An action packed tale about James, whose life was ruined by crooked financier Kent Bancroft, and his plans to retrieve his lost half a million pounds. It's also about Kent himself, and how the life of a rich man does not always run as smoothly as you might think.
What I liked about this book:
The structure - ever since reading Jeffrey Archer's Kane and Abel decades ago, I've adored alternate POV books, especially when, as with this, the lives are poles apart.
The pace - the book marches along with just the right amount of inner narrative versus events - there are no boring waffle bits, the characters are well-developed, and all the backstory is nicely woven in at just the right time. This is something that you may not notice unless it isn't right (like how you don't notice if something is clean, but you do notice if it isn't) - getting it spot on is an art.
The writing style - flowing and so readable, so much so that I wasn't tempted to skip-read even when I wasn't too sure about the content itself.
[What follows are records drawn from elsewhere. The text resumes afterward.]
Background: an optimization exercise with open tools, aiming at small area, a short achievable clock period and few clock cycles. Do not read the settings as production practice. Where RTL was checked, it was by simulation tests only, not by an equivalence proof against the original. The clock input has no modelled driver; a real chip could not lean on it and would need a root buffer or a full tree. Power is estimated from default activity; no workload was simulated.

pine:
## day3_part2_top
module day3_part2_top( clk, rst, rom_addr, rom_data, sum, done );
export LEC_CHECK = 0
export ABC_CLOCK_PERIOD_IN_PS = 1500
export CAP_MARGIN = 20
export CORE_MARGIN = 2
export CORE_UTILIZATION = 40
export SETUP_SLACK_MARGIN = 2.5
export SLEW_MARGIN = 20
create_clock -name core_clock -period 4.0 [get_ports {clk}]
standard.sh (not shown) runs the stock make flow with config.mk's settings and CLKGATE_MAP_FILE= SYNTH_SCRIPT=/design/flow/synth_recipe.tcl, a recipe that flattens the netlist after the stock synthesis.
==> flow/flow/run.sh <==
#!/bin/bash
# The standard layout (standard.sh), except:
# - the clock tree is built by flow/mycts.tcl, run as ORFS's PRE_CTS_TCL hook,
#   which then skips clock_tree_synthesis: the clock port drives 4 root
#   inverters, each driving 2 leaf inverters, each driving an equal-count grid
#   cluster of flip-flops (two inversions: the flip-flops see the port clock);
# - the port buffers are buf_2 cells instead of delay cells;

# All tool output goes to standard.log and ORFS's own logs under orfs/logs.
set -euo pipefail
export PRE_CTS_TCL=$PWD/flow/mycts.tcl
export MYCTS_COLS=4
export MYCTS_ROWS=2
export MYCTS_ROOT=sky130_fd_sc_hd__clkinv_16
export MYCTS_LEAF=sky130_fd_sc_hd__clkinv_16
export MYCTS_OUTBUF=sky130_fd_sc_hd__buf_2
export MYCTS_INBUF=sky130_fd_sc_hd__buf_2
bash standard.sh > standard.log 2>&1
Other scripts of this flow, unchanged in this note and not shown: flow/flow/mycts.tcl
pine: full flow OK, the timing, design-rule and antenna checks passed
The quality of the research that had clearly taken place, about the financial detail, life as a homeless person, the art world and other aspects throughout the book.
The basic storyline, which appealed to me as soon as I read about it.
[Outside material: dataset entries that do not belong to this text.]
Source: an optimization exercise on an open RTL-to-GDS flow (aim: small area, a short achievable clock period and few clock cycles). Production flows keep margins and buffers that such runs may drop. The RTL was checked by simulation tests, not by an equivalence proof against the original design. Power is estimated from default activity; no workload was simulated.

== the baseline ==
==> flow/design.v (excerpt) <==
module CHIP(
    clk,
    rst_n,
    mem_wen_D,
    mem_addr_D,
    mem_wdata_D,
    mem_rdata_D,
    mem_addr_I,
    mem_rdata_I);
Size in the first run: about 7100 cells after synthesis, roughly 160 I/O pins.
clock: 10.0 ns
lec_check: 0
cap_margin: 30
core_margin: 2
core_utilization: 40
place_density: 0.6
setup_slack_margin: 5
slew_margin: 30
run.sh (not shown) runs the stock make flow with config.mk's settings and CLKGATE_MAP_FILE= SYNTH_SCRIPT=/design/flow/synth_recipe.tcl, a recipe that flattens the netlist after the stock synthesis.
Testbench counts of the baseline, summed over its fixed seeds: cycles 20,907.
[inputs] the candidate vs the baseline
--- a/flow/design.v
+++ b/flow/design.v
@@ -21,13 +21,13 @@
     reg  [31:0] ec;              
     reg  [ 4:0] e_rd;
     reg         e_we, e_ld, e_st, e_br, e_pred, e_jalr, e_mul;
     reg         e_kill;          
     wire        E_WE = e_we & ~e_kill, E_LD = e_ld & ~e_kill, E_ST = e_st & ~e_kill;
     wire        E_BR = e_br & ~e_kill, E_JALR = e_jalr & ~e_kill, E_MUL = e_mul & ~e_kill;
-    reg         e_sub, e_slt, e_sll, e_srl, e_selc, e_selb;
+    reg         e_sub, e_slt, e_sll, e_srl, e_selc;
     reg  [ 1:0] e_bf;            
     reg         fa, fb, fc;      
     reg  [31:0] m_res, m_sd;
     reg  [31:0] m_x, m_y;        
     reg         m_mul;
     reg  [ 4:0] m_rd;
@@ -112,13 +112,12 @@
     wire [63:0] t3b = csa(t2b[63:32], t2c[31:0], t2c[63:32]);
     wire [63:0] t4a = csa(t3a[31:0], t3a[63:32], t3b[31:0]);
     wire [63:0] t4b = csa(t3b[63:32], t2d[31:0], t2d[63:32]);
     reg  [31:0] e_res;
     always @(*) begin
         if (e_selc)      e_res = C;
-        else if (e_selb) e_res = B;
         else if (e_slt)  e_res = {31'd0, lt};
         else if (e_sll)  e_res = shr_r;
         else if (e_srl)  e_res = shr;
         else             e_res = sum;
     end
     wire [31:0] ins = mem_rdata_I;
@@ -146,17 +145,17 @@
     wire [31:0] imm_i = {{20{ins[31]}}, ins[31:20]};
     wire [31:0] imm_s = {{20{ins[31]}}, ins[31:25], ins[11:7]};
     wire [31:0] imm_b = {{19{ins[31]}}, ins[31], ins[7], ins[30:25], ins[11:8], 1'b0};
     wire [31:0] imm_u = {ins[31:12], 12'd0};
     wire [31:0] imm_j = {{11{ins[31]}}, ins[31], ins[19:12], ins[20], ins[30:21], 1'b0};
     wire efw  = E_WE & ~E_LD & ~E_MUL;
-    wire e1   = efw  && (e_rd == rs1);
+    wire e1   = efw  && (e_rd == rs1) && use1;
     wire e2   = efw  && (e_rd == rs2);
-    wire m1   = m_we && (m_rd == rs1) && !e1;
+    wire m1   = m_we && (m_rd == rs1) && use1 && !e1;
     wire m2   = m_we && (m_rd == rs2) && !e2;
-    wire f1   = e1 | m1;
+    wire f1   = e1 | m1 | ~use1;
     wire f2   = e2 | m2;
     reg  [31:0] rv1, rv2;
     always @(*) begin
         rv1 = (e1 ? e_res : 32'd0) | (m1 ? m_wb : 32'd0);
         rv2 = (e2 ? e_res : 32'd0) | (m2 ? m_wb : 32'd0);
         for (i = 1; i < 32; i = i + 1) begin
@@ -166,13 +165,13 @@
         rv1 = rv1 | (((rs1 == 5'd2) && !vld[2] && !f1) ? 32'hBFFFFFF0 : 32'd0)
                   | (((rs1 == 5'd3) && !vld[3] && !f1) ? 32'h10008000 : 32'd0);
         rv2 = rv2 | (((rs2 == 5'd2) && !vld[2] && !f2) ? 32'hBFFFFFF0 : 32'd0)
                   | (((rs2 == 5'd3) && !vld[3] && !f2) ? 32'h10008000 : 32'd0);
     end
     wire eld  = E_LD & E_WE;
-    wire fa_n = eld && (e_rd == rs1);
+    wire fa_n = eld && use1 && (e_rd == rs1);
     wire fb_n = eld && (is_op | is_br) && (e_rd == rs2);
     wire lmul = eld && is_mul && ((e_rd == rs1) || (e_rd == rs2));
     wire fc_n = eld && is_st && (e_rd == rs2);
     wire luse = (E_MUL && E_WE && ((use1 && e_rd == rs1) || (use2 && e_rd == rs2))) || lmul;
     wire [31:0] pc4  = pc + 32'd4;
     wire [31:0] tgt  = pc + (is_jal ? imm_j : is_br ? imm_b : imm_u);
@@ -207,13 +206,12 @@
         e_pred <= ins[31];
         e_sub  <= is_sub | is_slti | is_br;
         e_slt  <= is_slti;
         e_sll  <= is_slli;
         e_srl  <= is_srli;
         e_selc <= is_jal | is_jalr | is_auipc;
-        e_selb <= is_lui;
         e_bf   <= {f3[2], f3[0]};
     end
     always @(posedge clk or negedge rst_n) begin
         if (!rst_n) begin
             fa <= 1'b0; fb <= 1'b0; fc <= 1'b0;
         end else begin
[summary]
The candidate reached the final stage; the timing, design-rule and antenna checks on its layout passed.
Final instance count without filler cells (lower): the candidate
Diff the baseline and the candidate: sequential share of layout area higher in the candidate
Compared the candidate vs the baseline, and share of the clock period used by the worst path is down in the candidate.
Per the comparison of the candidate with the baseline, total wire length after detailed routing now sits lower, pin count of the biggest net entering global routing picked up an extra about 27%.
Between the baseline and the candidate, the difference in count of cells along the worst register-to-register path is negligible.
Comparing the baseline and the candidate, the higher core utilization was measured on the baseline.
The baseline and the candidate ended up with nearly the same starting density of the core.
Total number of tap cells came out exactly the same in the baseline and the candidate.
The estimated power of the candidate ends up lower than the estimate for the baseline.
Of the two values seen for first element of the critical path, mem_rdata_I[3] was produced by the candidate and mem_rdata_D[13] by the baseline.
Testbench counts of the candidate, summed over its fixed seeds: cycles 20,907.

separate check: timing with driven ports:
Ports are ideal in the flow. The routed layouts listed here were re-timed in OpenROAD. Step 1, drivers: a clkbuf_16 drives clk and a buf_2 each remaining input, both assumed. Step 2 times the ports against the registers' clock, not the clock port: input delays grow and output delays shrink by t, the midpoint of the rising clock arrivals with the driver on. a / b / c = ideal ports / drivers / drivers and shift; a / b = the first two.
run | shift t [ns] | setup slack, ns | worst setup path at the end | worst register clock-pin slew, ns | worst data-port slew with drivers (ns)
the baseline | 0.890 | 4.650 / 4.703 / 3.813 | input to register | 0.07 / 0.07 | 0.06
the candidate | 0.897 | 4.759 / 4.816 / 3.918 | input to register | 0.08 / 0.08 | 0.22
After both steps every run listed still meets setup and hold. The setup slack of the candidate, which loses most, moves by +0.057 ns with the drivers and by -0.841 ns with both steps.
What I was not so sure about:
There were way too many errors that editor/proofreader should have picked up on, such as the phrase 'the gig is up' instead of 'the jig is up', Marlborough cigarettes instead of Marlboro, multiple instances of the word 'invite' that should have been 'invitation' (unlikely to occur at this level of society), numerous backwards apostrophes at the beginning of words.
I wasn't convinced that an exclusive gym patronised by the aristocracy would be called 'MuscleBound', which sounds more like an establishment owned by Phil Mitchell from EastEnders. It's only a small thing but it really stood out to me.
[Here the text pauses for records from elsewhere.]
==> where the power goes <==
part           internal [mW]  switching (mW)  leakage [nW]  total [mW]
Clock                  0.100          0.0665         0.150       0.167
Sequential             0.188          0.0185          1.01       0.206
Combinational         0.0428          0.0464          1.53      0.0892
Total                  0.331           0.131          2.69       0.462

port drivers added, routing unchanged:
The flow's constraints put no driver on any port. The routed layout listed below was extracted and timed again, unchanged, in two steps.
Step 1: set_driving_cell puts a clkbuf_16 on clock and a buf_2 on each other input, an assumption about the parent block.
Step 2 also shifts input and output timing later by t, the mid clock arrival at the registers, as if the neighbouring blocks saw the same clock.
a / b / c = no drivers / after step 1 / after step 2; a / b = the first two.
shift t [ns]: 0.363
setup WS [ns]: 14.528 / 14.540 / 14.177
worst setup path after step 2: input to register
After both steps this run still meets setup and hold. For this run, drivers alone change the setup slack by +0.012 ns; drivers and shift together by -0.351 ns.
The story development, which I thought needed more thinking through; many developments/details seemed a tad unfeasible. An example: a rich financier sharp enough to con thousands of people out of millions but doesn't have an efficient alarm and CCTV system at his house.
To sum up, if you're willing to suspend your disbelief, it's a jolly good, fun book that zips along, entertains and keeps you turning the pages, and for this I commend it; being able to tell a story that amuses and keeps the attention is indeed a talent worthy of note. Everyone has different levels of belief suspension, and mine are particularly low; most of the reviews for this book are very positive indeed.